One figure is wanted here: how many lines in the entries hold the word "switching".

(Source records)
---

==> config.mk <==
export PLATFORM = sky130hd
export DESIGN_NAME = cfg_int_mul_pipe_flat
export DESIGN_NICKNAME = d
export VERILOG_FILES = /design/src/rtl/cfg_int_mul_pipe_if.sv /design/src/rtl/cfg_int_mul_pipe.sv /design/src/flat_wrapper.sv
export SDC_FILE = /design/constraint.sdc
export NUM_CORES = 1
export LEC_CHECK = 0
export CORE_ASPECT_RATIO = 1.4
export CORE_MARGIN = 5
export CORE_UTILIZATION = 50
export CTS_BUF_LIST = sky130_fd_sc_hd__clkbuf_16
export CTS_CLUSTER_SIZE = 12
export DETAILED_ROUTE_END_ITERATION = 8
export DONT_BUFFER_PORTS = 1
export HOLD_SLACK_MARGIN = 0.02
export PLACE_DENSITY = 0.66
export SLEW_MARGIN = 20
export SYNTH_ARGS = -nofsm -noshare
export SYNTH_HDL_FRONTEND = slang
export SYNTH_SLANG_ARGS = --single-unit
==> constraint.sdc <==
create_clock -name clk -period 6.9 [get_ports clk]
set_clock_uncertainty 0.1 [all_clocks]
set_input_delay 1.38 -clock clk [delete_from_list [all_inputs] [get_ports clk]]
set_output_delay 1.38 -clock clk [all_outputs]
set_load 0.02 [all_outputs]
==> src/rtl/cfg_int_mul_pipe_if.sv <==
// Stream interface of cfg_int_mul_pipe: input beat (operands, precision, mode)
// plus result beat, each with its own valid/ready handshake.
interface cfg_int_mul_pipe_if #(
  parameter int DATA_PATH_BITWIDTH = 16,
  parameter int ACC_BITWIDTH       = 40
);
  localparam int OPW = $clog2(DATA_PATH_BITWIDTH + 1);

  logic                          in_valid;
  logic                          in_ready;
  logic [DATA_PATH_BITWIDTH-1:0] a;
  logic [DATA_PATH_BITWIDTH-1:0] b;
  logic [OPW-1:0]                op_bits;
  logic                          mode;
  logic                          acc_clr;
  logic                          out_valid;
  logic                          out_ready;
  logic [ACC_BITWIDTH-1:0]       c;
  logic                          overflow;

  modport master (
    output in_valid, a, b, op_bits, mode, acc_clr, out_ready,
    input  in_ready, out_valid, c, overflow
  );

  modport slave (
    input  in_valid, a, b, op_bits, mode, acc_clr, out_ready,
    output in_ready, out_valid, c, overflow
  );
endinterface

==> src/rtl/cfg_int_mul_pipe.sv <==
// Three-stage unsigned multiplier / MAC with runtime MSB-aligned operand
// truncation and a globally stalled valid/ready pipeline.
module cfg_int_mul_pipe #(
  parameter int DATA_PATH_BITWIDTH = 16,
  parameter int MIN_OP_BITWIDTH    = 4,
  parameter int ACC_BITWIDTH       = 40
) (
  input logic                clk,
  input logic                rst,
  cfg_int_mul_pipe_if.slave  bus
);
  localparam int DW  = DATA_PATH_BITWIDTH;
  localparam int AW  = ACC_BITWIDTH;
  localparam int PW  = 2 * DATA_PATH_BITWIDTH;
  localparam int OPW = $clog2(DATA_PATH_BITWIDTH + 1);

  generate
    if (ACC_BITWIDTH < 2 * DATA_PATH_BITWIDTH) begin : g_acc_width_chk
      $error("ACC_BITWIDTH must be >= 2*DATA_PATH_BITWIDTH");
    end
  endgenerate

  logic          w_stall;
  logic          w_adv;
  logic [OPW-1:0] w_eff;
  logic [OPW-1:0] w_shamt;
  logic [DW-1:0]  w_mask;

  logic          r_s1_valid;
  logic [DW-1:0] r_s1_a;
  logic [DW-1:0] r_s1_b;
  logic          r_s1_mode;
  logic          r_s1_clr;

  logic          r_s2_valid;
  logic [PW-1:0] r_s2_prod;
  logic          r_s2_mode;
  logic          r_s2_clr;

  logic          r_out_valid;
  logic [AW-1:0] r_c;
  logic [AW-1:0] r_acc;
  logic          r_ovf;

  logic [AW-1:0] w_base;
  logic [AW:0]   w_sum;
  logic [AW-1:0] w_prod_ext;

  // Global enable: a held result freezes every stage, bubbles included.
  always_comb begin
    w_stall = r_out_valid & ~bus.out_ready;
    w_adv   = ~w_stall;
  end

  assign bus.in_ready  = ~rst & ~w_stall;
  assign bus.out_valid = r_out_valid;
  assign bus.c         = r_c;
  assign bus.overflow  = r_ovf;

  // Clamp requested precision into [MIN_OP_BITWIDTH, DW] and build the keep-mask.
  always_comb begin
    if (bus.op_bits < OPW'(MIN_OP_BITWIDTH)) begin
      w_eff = OPW'(MIN_OP_BITWIDTH);
    end else if (bus.op_bits > OPW'(DW)) begin
      w_eff = OPW'(DW);
    end else begin
      w_eff = bus.op_bits;
    end
    w_shamt = OPW'(DW) - w_eff;
    w_mask  = {DW{1'b1}} << w_shamt;
  end

  // Stage 1: truncated operands and beat controls.
  always_ff @(posedge clk) begin
    if (rst) begin
      r_s1_valid <= 1'b0;
      r_s1_a     <= {DW{1'b0}};
      r_s1_b     <= {DW{1'b0}};
      r_s1_mode  <= 1'b0;
      r_s1_clr   <= 1'b0;
    end else if (w_adv) begin
      r_s1_valid <= bus.in_valid;
      r_s1_a     <= bus.a & w_mask;
      r_s1_b     <= bus.b & w_mask;
      r_s1_mode  <= bus.mode;
      r_s1_clr   <= bus.acc_clr;
    end
  end

  // Stage 2: full-width product.
  always_ff @(posedge clk) begin
    if (rst) begin
      r_s2_valid <= 1'b0;
      r_s2_prod  <= {PW{1'b0}};
      r_s2_mode  <= 1'b0;
      r_s2_clr   <= 1'b0;
    end else if (w_adv) begin
      r_s2_valid <= r_s1_valid;
      r_s2_prod  <= PW'(r_s1_a) * PW'(r_s1_b);
      r_s2_mode  <= r_s1_mode;
      r_s2_clr   <= r_s1_clr;
    end
  end

  // Accumulate path; the extra top bit of the sum is the carry-out.
  always_comb begin
    if (r_s2_clr) begin
      w_base = {AW{1'b0}};
    end else begin
      w_base = r_acc;
    end
    w_prod_ext = AW'(r_s2_prod);
    w_sum      = {1'b0, w_base} + {1'b0, w_prod_ext};
  end

  // Stage 3: result register, accumulator and sticky overflow.
  always_ff @(posedge clk) begin
    if (rst) begin
      r_out_valid <= 1'b0;
      r_c         <= {AW{1'b0}};
      r_acc       <= {AW{1'b0}};
      r_ovf       <= 1'b0;
    end else if (w_adv) begin
      r_out_valid <= r_s2_valid;
      if (r_s2_valid) begin
        if (r_s2_mode) begin
          r_c   <= w_sum[AW-1:0];
          r_acc <= w_sum[AW-1:0];
          r_ovf <= r_s2_clr ? w_sum[AW] : (r_ovf | w_sum[AW]);
        end else begin
          r_c <= w_prod_ext;
        end
      end
    end
  end
endmodule

==> src/flat_wrapper.sv <==
// flat-port wrapper written by rule: the top's interface ports become plain ports
module cfg_int_mul_pipe_flat 
#(
  parameter int DATA_PATH_BITWIDTH = 16,
  parameter int MIN_OP_BITWIDTH    = 4,
  parameter int ACC_BITWIDTH       = 40
)
  (clk, rst, bus_in_valid, bus_a, bus_b, bus_op_bits, bus_mode, bus_acc_clr, bus_out_ready, bus_in_ready, bus_out_valid, bus_c, bus_overflow);
  cfg_int_mul_pipe_if #(.DATA_PATH_BITWIDTH(DATA_PATH_BITWIDTH), .ACC_BITWIDTH(ACC_BITWIDTH)) bus_i ();
  input logic clk;
  input logic rst;
  input wire logic [$bits(bus_i.in_valid)-1:0] bus_in_valid;
  input wire logic [$bits(bus_i.a)-1:0] bus_a;
  input wire logic [$bits(bus_i.b)-1:0] bus_b;
  input wire logic [$bits(bus_i.op_bits)-1:0] bus_op_bits;
  input wire logic [$bits(bus_i.mode)-1:0] bus_mode;
  input wire logic [$bits(bus_i.acc_clr)-1:0] bus_acc_clr;
  input wire logic [$bits(bus_i.out_ready)-1:0] bus_out_ready;
  output wire logic [$bits(bus_i.in_ready)-1:0] bus_in_ready;
  output wire logic [$bits(bus_i.out_valid)-1:0] bus_out_valid;
  output wire logic [$bits(bus_i.c)-1:0] bus_c;
  output wire logic [$bits(bus_i.overflow)-1:0] bus_overflow;
  assign bus_i.in_valid = bus_in_valid;
  assign bus_i.a = bus_a;
  assign bus_i.b = bus_b;
  assign bus_i.op_bits = bus_op_bits;
  assign bus_i.mode = bus_mode;
  assign bus_i.acc_clr = bus_acc_clr;
  assign bus_i.out_ready = bus_out_ready;
  assign bus_in_ready = bus_i.in_ready;
  assign bus_out_valid = bus_i.out_valid;
  assign bus_c = bus_i.c;
  assign bus_overflow = bus_i.overflow;
  cfg_int_mul_pipe #(.DATA_PATH_BITWIDTH(DATA_PATH_BITWIDTH), .MIN_OP_BITWIDTH(MIN_OP_BITWIDTH), .ACC_BITWIDTH(ACC_BITWIDTH)) u_core (.clk(clk), .rst(rst), .bus(bus_i));
endmodule
==> results of run 1 <==
## per-layer routing
metal / track usage, % / wire length [um]
met2: 40.4 / 20500
met3: 4.77 / 1970
met1: 28.6 / 17300
met5: 0 / 0
met4: 8.22 / 1330
## path summary, 6_finish.rpt
| kind | cells after the start | from | to | slack [ns] |
|---|---|---|---|---|
| min reg2reg | 2 | u_core.r_acc[30] | u_core.r_acc[30] | 0.33 |
| max reg2reg | 20 | u_core.r_s1_a[9] | u_core.r_s2_prod[29] | 0.36 |
| max | 20 | u_core.r_s1_a[9] | u_core.r_s2_prod[29] | 0.36 |
| min | 2 | u_core.r_acc[30] | u_core.r_acc[30] | 0.33 |
## cells in the mapped netlist, types with 32 or more instances
library cell  instances  area share [%]
dfxtp_1             152              19
nor2b_1              48             1.8
clkbuf_1             86             2.0
inv_1               231             5.3
nand2_1             328             7.6
and2_1              111             4.3
fa_1                195              24
ha_1                140              11
a21oi_1             143             4.4
nand3_1              32            0.99
nor2_1               95             2.2
xnor2_1              38             2.0
## cell families (layout without fill, tap and decap cells)
family	Yosys count	after routing	share of synthesized area (%)
adders and majority gates	335	335	34.8
xor gates and xnor gates	54	54	2.91
muxes	24	24	1.48
and+or+nand+nor	695	695	20.4
AOI/OAI and AO/OA	351	351	14.1
buffers and inverters	326	293	7.55
DFF	152	152	18.7
## worst reg2reg max path: stages, from the launching register on
cell       delay, ns
dfxtp_1         0.77
nand2_1         0.16
fa_1            0.53
fa_1            0.49
fa_1            0.55
inv_1           0.05
fa_1            0.50
fa_1            0.49
inv_1           0.05
fa_1            0.47
inv_1           0.04
ha_1            0.33
and4_1          0.23
o21a_1          0.15
a2111oi_4       0.47
o21bai_1        0.21
a21oi_2         0.20
o21ai_1         0.14
a31oi_1         0.24
mux2i_1         0.20
nand2_1         0.06
## cell usage in the layout, fill, tap and decap left out, drive strengths merged, types with 12 or more instances in the layout
cell type,n
dfxtp,152
inv,238
a21oi,148
fa,195
and3,12
nand3,33
nand2,328
xnor2,38
xor2,16
nor2,95
ha,140
clkbuf,17
a21o,27
nor3b,14
mux2i,24
buf,30
nor2b,48
and2,112
a22oi,21
o21ai,49
a211oi,26
## through the flow
step / util (%) / total power (W) / setup WS (ns) / cells
2_1_floorplan: - / 0.00141 / 0.920 / 1937
3_3_place_gp: 51.6 / 0.00154 / 0.526 / 2312
3_5_place_dp: 51.6 / 0.00155 / 0.388 / 2312
4_1_cts: 53.4 / 0.00248 / 0.368 / 2344
5_1_grt: 53.4 / 0.00260 / 0.0317 / 2344
6_report: 53.4 / 0.00246 / 0.358 / 2344
## state kept, by name (all words and copies together) (netlist names)
signal                flops
u_core.bus.c             40
u_core.r_acc             40
u_core.r_s2_prod         32
u_core.r_s1_a            16
u_core.r_s1_b            16
u_core.bus.out_valid      1
u_core.bus.overflow       1
u_core.r_s1_clr           1
u_core.r_s1_mode          1
u_core.r_s1_valid         1
u_core.r_s2_clr           1
u_core.r_s2_mode          1
u_core.r_s2_valid         1
## layout make-up
cell class              count  area (um^2)
clock buffers              17          425
flip-flops and latches    152         3040
clock inverters            15          141
repair buffers             30          225
well taps                 440          551
fillers                  3048        15100
multi-input cells        1459        12000
inverters                 231          867
## power groups by stage
stage               Clock (W)  Sequential, W  Combinational [W]
CTS                  0.000948       0.000994           0.000536
global route         0.000988        0.00100           0.000608
global placement            0        0.00101           0.000524
floorplan                   0       0.000975           0.000433
detailed placement          0        0.00101           0.000535
finish               0.000929       0.000996           0.000532
==> metrics, run 1 <==
largest net degree at the start of global routing=133; Worst Path Arrival=6.78 ns; power density cells=143 nW/um^2; worst-margin pin slew=0.986 ns; syn_nets=about 2300; max-cap violations=0; CP required=7.14 ns; Post-synth EDFFs=0; Post-synth ARST share=0%; cell family with most CP delay=adder cells; first-pass GRT wire length=68200 um; Psw=around 0.00082 W; GRT Total Usage=23.3%; Max clock buf depth=2; Vias=12900; post-synthesis cell area=16200 um^2; cell row count=78; CTS tree=built; initial antenna violation count=0; drt total wl=41000 um; CP cell instances=nand2_1, fa_1, fa_1, fa_1, inv_1, fa_1, fa_1, inv_1, fa_1, inv_1, ha_1, and4_1, o21a_1, a2111oi_4, o21bai_1, a21oi_2, o21ai_1, a31oi_1, mux2i_1, nand2_1; crit share post-route=94.8%; Resize count post-CTS=0; yosys warns=0; # port buffers=0; Leakage Power=7.92 nW; placed cell areas=about 17000 um^2; share of cells above drive strength 1=4.62%; worst stage delay on the critical path=0.77 ns; vias in the first global route=13400; router iterations before antenna repair=4; worst path bufs/invs=3; Syn-to-layout area delta=6.12%; total gr overflow=0; Internal=approximately 0.0016 W; Hold Slack=0.335 ns; cell area after layout=approximately 17000 um^2; Synth Instances=a little under 2000; IO Pins=86; via-per-instance ratio=5.49; VDD IR max=0.135 mV; Max Transition Viols Final=0; root buffer cell=clkbuf_16; RSZ-0062 raised after global routing=no; Placer Congestion=0.906; # clock sinks=152; diode count=0; startpoint types=register; Crit-path slowest cell=dfxtp_1; die width=roughly 160 um; outcome=completed; register share of total power=between 40 and 50%; Detailed Place HPWL=32600 um; die area=36200 um^2; Comb power frac=21.6%; clock slew at reported path FFs=0.06 ns; Seq cells post-synth=152; worst-path fanout max=17; Inserted Clock Buffers=17; H-tree Lvls=4; number of setup buffers added after CTS=0; Routed Antenna Nets=0; Core ar.=32300 um^2; routed len/inst=between 15 and 20 um; initial core utilization=50.3%; Synth Area per Inst=8.39 um^2; Post-synth top flop=dfxtp_1; sequential share of the synthesized area=between 10% and 20%; DRC=0; Clk pwr share=around 38%; sw frac=33.3%; Max Clock Freq=153 MHz; Skew-Pair Late Insertion Delay=around 0.45 ns; count of cell types in the netlist=76; critical path class=reg -> reg; Starting DRT DRC Count=858; Max transition margin=between 30% and 40%; worst hold path class=reg -> reg; final setup violation count=0; most used cell, CP=fa_1; Tmin final=between 6 and 7 ns; CTS Hold Bufs=0; final hold vios=0; fin nets=2269; setup_tns=0 ns; CP Capture Type=register; chip height=223 um
Power figures use the tool's default switching activity.
==> run 2: changes to the inputs <==
- CAP_MARGIN: unset -> 20
- DONT_BUFFER_PORTS: 1 -> unset
- PLACE_DENSITY: 0.66 -> 0.69
==> metrics, run 2 (synthesis results as in run 1) <==
Max Transition Viols Final=0 (unchanged); startpoint types=register; diode count=0 (unchanged); power density cells=137 nW/um^2 (-3.8%); flop-to-flop setup slack=0.33 ns (-0.02 ns); VDD IR max=0.128 mV (-5.4%); worst-margin pin slew=0.976 ns (-0.0104 ns); initial antenna violation count=1 (+1); placed cell count=2396 (+3.6%); Skew-Pair Late Insertion Delay=0.45 ns (about the same); router iterations before antenna repair=5 (+1); setup_tns=0 ns (unchanged); FF-to-FF End=u_core.r_s2_prod[29]; # port buffers=85 (+85); Layout Cells excl Fill=2428 (+3.6%); Resize count post-CTS=0 (unchanged); commonest non-fill, non-tap cell in the layout=nand2_1; Crit-path slowest cell=dfxtp_1; share of cells above drive strength 1=4.53% (-0.095 points); Inserted Clock Buffers=17 (unchanged); die area=36200 um^2 (unchanged); chip height=223 um (unchanged); worst-path fanout max=17 (unchanged); most frequent cells in the layout=nand2_1, inv_1, fa_1; Max transition margin=34.7% (+0.70 points); Core ar.=32300 um^2 (unchanged); routed len/inst=17.2 um (-1.6%); CTS tree=built; worst hold path class=reg -> reg; number of setup buffers added after CTS=0 (unchanged); fin nets=2353 (+3.7%); DRC=0 (unchanged); worst stage delay on the critical path=0.81 ns (+0.04 ns); max-cap violations=0 (unchanged); Routed Antenna Nets=0 (unchanged); crit share post-route=95.1% (+0.34 points); critical path class=reg -> reg; Detailed Place HPWL=32900 um (+0.77%); drt total wl=41800 um (+1.9%); H-tree Lvls=4 (unchanged); final hold vios=0 (unchanged); worst r2r src=u_core.r_s1_b[1]; Vias=13400 (+3.8%); GRT Total Usage=23.5% (+0.26 points); Final WS setup=0.335 ns (-0.0231 ns); CP cell instances=nand2_1, fa_1, fa_1, fa_1, inv_1, fa_1, fa_1, inv_1, fa_1, inv_1, ha_1, and4_1, o21a_1, a2111oi_4, o21bai_1, a21oi_2, o21ai_1, a31oi_1, mux2i_1, nand2_1; CP Capture Type=register; Max Clock Freq=152 MHz (-0.35%); final setup violation count=0 (unchanged); clock slew at reported path FFs=0.07 ns (about the same); initial core utilization=50.3% (unchanged); most used cell, CP=fa_1; die width=162 um (unchanged); largest net degree at the start of global routing=72 (-46%); Placer Congestion=0.918 (+1.3%); # clock sinks=152 (unchanged); first-pass GRT wire length=69000 um (+1.2%); cell row count=78 (unchanged); Critical Path End=u_core.r_s2_prod[29]; DP Worst Slack=0.349 ns (-0.0386 ns); outcome=completed; CP startpoint=u_core.r_s1_b[1]; CP required=7.14 ns (about the same); reg2reg path depth=20 (unchanged); total gr overflow=0 (unchanged); root buffer cell=clkbuf_16; Worst Path Arrival=6.81 ns (+0.03 ns); Leakage Power=8.21 nW (+3.6%); Max clock buf depth=2 (unchanged); Syn-to-layout area delta=11.2%; Tmin final=6.57 ns (+0.0231 ns); IO Pins=86 (unchanged); Starting DRT DRC Count=819 (-4.5%); RSZ-0062 raised after global routing=no; via-per-instance ratio=5.51 (+0.24%); vias in the first global route=13700 (+2.6%); CTS Hold Bufs=0 (unchanged)
run 2: cell count changes in the layout (fill, tap and decap cells not counted):
cell / before / now
bufinv_16: 1 / 0
clkdlybuf4s50_1: 0 / 84
clkinv_1: 2 / 1
clkinv_2: 2 / 3
clkinv_4: 2 / 3
clkinvlp_4: 1 / 3
inv_6: 4 / 3
inv_8: 3 / 2
nor2_1: 95 / 94
nor2_2: 0 / 1
run 2: where the power goes:
group	switching [W]	internal (W)	total [W]
logic	0.000344	0.000249	0.000593
registers	0.0000688	0.000919	0.000988
clock network	0.000431	0.000465	0.000896
total	0.000844	0.00163	0.00248
run 2: final cells by class:
class / count / area [um^2]
Fill cell: 3013 / 14200
Clock inverter: 15 / 116
Multi-Input combinational cell: 1459 / 12000
Sequential cell: 152 / 3040
Tap cell: 440 / 551
Inverter: 231 / 867
Clock buffer: 17 / 425
Timing Repair Buffer: 114 / 1070
run 2: worst min-delay path by stage:
| stage | cells after the start | slack (ns) | end | startpoint |
|---|---|---|---|---|
| after floorplan | 2 | 0.31 | u_core.r_acc[30] | u_core.r_acc[30] |
| after detailed placement | 2 | 0.33 | u_core.r_acc[30] | u_core.r_acc[30] |
| final | 2 | 0.34 | u_core.r_acc[26] | u_core.r_acc[26] |
| after CTS | 2 | 0.34 | u_core.r_acc[30] | u_core.r_acc[30] |
| after global placement | 2 | 0.32 | u_core.r_acc[30] | u_core.r_acc[30] |
| after global routing | 2 | 0.35 | u_core.r_acc[26] | u_core.r_acc[26] |
run 2: stage by stage:
step,hold WS (ns),power [W],instance area (um^2),util (%)
4_1_cts,0.338,0.00249,18100,55.9
3_5_place_dp,0.328,0.00160,17500,54.2
2_1_floorplan,0.308,0.00141,16200,-
5_1_grt,0.353,0.00261,18100,55.9
6_report,0.337,0.00248,18100,55.9
3_3_place_gp,0.319,0.00158,17500,54.2
run 2: worst max-delay path: cells and delay by family (launching register included):
family | cells | cell delay [ns]
AO/OA/AOI/OAI | 6 | 1.37
adder cells (fa/ha/maj) | 7 | 3.33
flip-flops | 1 | 0.81
AND/OR/NAND/NOR | 3 | 0.48
buffers and inverters | 3 | 0.14
multiplexers | 1 | 0.22
run 2: per-layer routing:
metal | global-route usage (%) | vias up | routed length [um]
li1 | - | 6385 | -
met1 | 29.1 | 6500 | 17200
met2 | 41.4 | 402 | 21100
met3 | 3.84 | 83 | 2310
met4 | 8.11 | 2 | 1250
met5 | 0 | - | 16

---

#### SOLUTION BELOW
2